Long Term Trends and Business Cycles

Long Term Trends and Business Cycles
Author: Terence C. Mills
Publsiher: Edward Elgar Publishing
Total Pages: 0
Release: 2002
Genre: Business cycles
ISBN: 1840647868

Download Long Term Trends and Business Cycles Book in PDF, Epub and Kindle

This two-volume reference for students, researchers, and lecturers in economics presents a selection of the most important articles in the field published between 1923 and 1999. The 31 articles in Volume I cover topics related to business cycles including first attempts at measuring, traditional theories, sceptic views and early empirical methods, measurement without theory debate, interactions between trends and cycles, modern theories, and nonlinear and duration models. The 23 contributions in Volume II discuss dating business cycle turning points, modelling trends and cycles in economic time series, detrending economic time series, and historical examinations of trends and cycles. There is no subject index. Annotation copyrighted by Book News, Inc., Portland, OR

Analysis of Economic Time Series

Analysis of Economic Time Series
Author: Marc Nerlove,David M. Grether,José L. Carvalho
Publsiher: Academic Press
Total Pages: 488
Release: 2014-05-10
Genre: Business & Economics
ISBN: 9781483218885

Download Analysis of Economic Time Series Book in PDF, Epub and Kindle

Analysis of Economic Time Series: A Synthesis integrates several topics in economic time-series analysis, including the formulation and estimation of distributed-lag models of dynamic economic behavior; the application of spectral analysis in the study of the behavior of economic time series; and unobserved-components models for economic time series and the closely related problem of seasonal adjustment. Comprised of 14 chapters, this volume begins with a historical background on the use of unobserved components in the analysis of economic time series, followed by an Introduction to the theory of stationary time series. Subsequent chapters focus on the spectral representation and its estimation; formulation of distributed-lag models; elements of the theory of prediction and extraction; and formulation of unobserved-components models and canonical forms. Seasonal adjustment techniques and multivariate mixed moving-average autoregressive time-series models are also considered. Finally, a time-series model of the U.S. cattle industry is presented. This monograph will be of value to mathematicians, economists, and those interested in economic theory, econometrics, and mathematical economics.

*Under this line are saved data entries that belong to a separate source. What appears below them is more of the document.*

**src/rtl/edge_pkg.sv**
```systemverilog
`default_nettype none
// ============================================================================
// edge_pkg : shared types and default dimensions for the edge-detect front end
// Revision : 1.0
// ============================================================================
package edge_pkg;

   typedef enum logic [1:0] {
      IDLE = 2'd0,
      LOAD = 2'd1,
      FULL = 2'd2
   } pixel_wr_state_t;

   localparam int IMG_WIDTH_DEF  = 160;
   localparam int IMG_HEIGHT_DEF = 120;
   localparam int PIX_W_DEF      = 8;

endpackage
`default_nettype wire

```
**src/rtl/pulse_sync.sv**
```systemverilog
`default_nettype none
// ============================================================================
// pulse_sync : 2-flop synchronizer plus rising-edge detect for a slow strobe
// Revision   : 1.0
// ============================================================================
module pulse_sync (
   input  logic clk,
   input  logic nreset,
   input  logic async_i,
   output logic pulse_o
);

   logic s1_q, s2_q, s3_q;

   always_ff @(posedge clk or negedge nreset) begin
      if (!nreset) begin
         s1_q <= 1'b0;
         s2_q <= 1'b0;
         s3_q <= 1'b0;
      end else begin
         s1_q <= async_i;
         s2_q <= s1_q;
         s3_q <= s2_q;
      end
   end

   assign pulse_o = s2_q & ~s3_q;

endmodule
`default_nettype wire

```
**src/rtl/spi_pixel_writer.sv**
```systemverilog
`default_nettype none
// ============================================================================
// spi_pixel_writer : moves SPI bytes into the clk domain and writes one
//                    raster-ordered grayscale frame into the frame buffer
// Revision         : 1.0
// ============================================================================
module spi_pixel_writer
   import edge_pkg::*;
#(
   parameter int IMG_WIDTH  = IMG_WIDTH_DEF,
   parameter int IMG_HEIGHT = IMG_HEIGHT_DEF,
   parameter int PIX_W      = PIX_W_DEF,
   parameter int ADDR_W     = $clog2(IMG_WIDTH*IMG_HEIGHT),
   parameter int ROW_W      = $clog2(IMG_HEIGHT),
   parameter int COL_W      = $clog2(IMG_WIDTH)
) (
   input  logic              clk,
   input  logic              nreset,
   input  logic [PIX_W-1:0]  spi_byte,
   input  logic              spi_byte_valid,
   input  logic              frame_ack,
   output logic              wr_en,
   output logic [ADDR_W-1:0] wr_addr,
   output logic [PIX_W-1:0]  wr_data,
   output logic [ROW_W-1:0]  row,
   output logic [COL_W-1:0]  col,
   output logic              row_done,
   output logic              frame_ready,
   output logic              busy,
   output logic              overrun
);

   localparam logic [ADDR_W-1:0] C_LAST_ADDR = ADDR_W'(IMG_WIDTH*IMG_HEIGHT-1);
   localparam logic [COL_W-1:0]  C_LAST_COL  = COL_W'(IMG_WIDTH-1);

   logic byte_evt;

   pulse_sync u_valid_sync (
      .clk     (clk),
      .nreset  (nreset),
      .async_i (spi_byte_valid),
      .pulse_o (byte_evt)
   );

   pixel_wr_state_t   state_q, state_d;
   logic [ADDR_W-1:0] addr_q, addr_d;
   logic [ROW_W-1:0]  row_q, row_d;
   logic [COL_W-1:0]  col_q, col_d;
   logic              wr_en_q, wr_en_d;
   logic [ADDR_W-1:0] wr_addr_q, wr_addr_d;
   logic [PIX_W-1:0]  wr_data_q, wr_data_d;
   logic              row_done_q, row_done_d;
   logic              overrun_q, overrun_d;
   logic              do_write;

   always_ff @(posedge clk or negedge nreset) begin
      if (!nreset) begin
         state_q    <= IDLE;
         addr_q     <= '0;
         row_q      <= '0;
         col_q      <= '0;
         wr_en_q    <= 1'b0;
         wr_addr_q  <= '0;
         wr_data_q  <= '0;
         row_done_q <= 1'b0;
         overrun_q  <= 1'b0;
      end else begin
         state_q    <= state_d;
         addr_q     <= addr_d;
         row_q      <= row_d;
         col_q      <= col_d;
         wr_en_q    <= wr_en_d;
         wr_addr_q  <= wr_addr_d;
         wr_data_q  <= wr_data_d;
         row_done_q <= row_done_d;
         overrun_q  <= overrun_d;
      end
   end

   always_comb begin
      state_d    = state_q;
      addr_d     = addr_q;
      row_d      = row_q;
      col_d      = col_q;
      wr_en_d    = 1'b0;
      wr_addr_d  = wr_addr_q;
      wr_data_d  = wr_data_q;
      row_done_d = 1'b0;
      overrun_d  = overrun_q;
      do_write   = 1'b0;

      case (state_q)
         IDLE, LOAD: do_write = byte_evt;
         FULL: begin
            // An ack releases the buffer even if a byte lands in the same cycle.
            if (frame_ack) begin
               overrun_d = 1'b0;
               state_d   = IDLE;
               do_write  = byte_evt;
            end else if (byte_evt) begin
               overrun_d = 1'b1;
            end
         end
         default: state_d = IDLE;
      endcase

      if (do_write) begin
         wr_en_d   = 1'b1;
         wr_addr_d = addr_q;
         wr_data_d = spi_byte;
         if (col_q == C_LAST_COL) begin
            col_d      = '0;
            row_d      = row_q + ROW_W'(1);
            row_done_d = 1'b1;
         end else begin
            col_d = col_q + COL_W'(1);
         end
         if (addr_q == C_LAST_ADDR) begin
            state_d = FULL;
            addr_d  = '0;
            row_d   = '0;
            col_d   = '0;
         end else begin
            state_d = LOAD;
            addr_d  = addr_q + ADDR_W'(1);
         end
      end
   end

   assign wr_en       = wr_en_q;
   assign wr_addr     = wr_addr_q;
   assign wr_data     = wr_data_q;
   assign row         = row_q;
   assign col         = col_q;
   assign row_done    = row_done_q;
   assign frame_ready = (state_q == FULL);
   assign busy        = (state_q == LOAD);
   assign overrun     = overrun_q;

endmodule
`default_nettype wire

```
**config.mk**
```make
export PLATFORM = sky130hd
export DESIGN_NAME = spi_pixel_writer
export DESIGN_NICKNAME = d
export VERILOG_FILES = /design/src/rtl/edge_pkg.sv /design/src/rtl/pulse_sync.sv /design/src/rtl/spi_pixel_writer.sv
export SDC_FILE = /design/constraint.sdc
export NUM_CORES = 1
export LEC_CHECK = 0
export BUFFER_PORTS_ARGS = -buffer_cell sky130_fd_sc_hd__buf_2
export CORE_ASPECT_RATIO = 0.75
export CORE_MARGIN = 2
export CORE_UTILIZATION = 40
export DETAILED_ROUTE_END_ITERATION = 6
export PLACE_DENSITY_LB_ADDON = 0.15
export SETUP_SLACK_MARGIN = 0.02
export SLEW_MARGIN = 20
export SYNTH_ARGS = -nofsm -noshare
export SYNTH_HDL_FRONTEND = slang
export SYNTH_SLANG_ARGS = --single-unit
```
**constraint.sdc**
```tcl
create_clock -name clk -period 1.78 [get_ports clk]
set_input_delay 0.356 -clock clk [delete_from_list [all_inputs] [get_ports clk]]
set_output_delay 0.356 -clock clk [all_outputs]
set_load 0.1 [all_outputs]
```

Periodicity Stochastic Trends in Economic Time Series

Periodicity   Stochastic Trends in Economic Time Series
Author: Philip Hans Franses
Publsiher: Unknown
Total Pages: 0
Release: 2023
Genre: Cycles
ISBN: 1383033145

Download Periodicity Stochastic Trends in Economic Time Series Book in PDF, Epub and Kindle

This text provides a self-contained account of periodic models for seasonally observed economic time series with stochastic trends. The analysis considers econometric theory, Monte Carlo simulation and forecasting, and it is illuminated with empirical time series.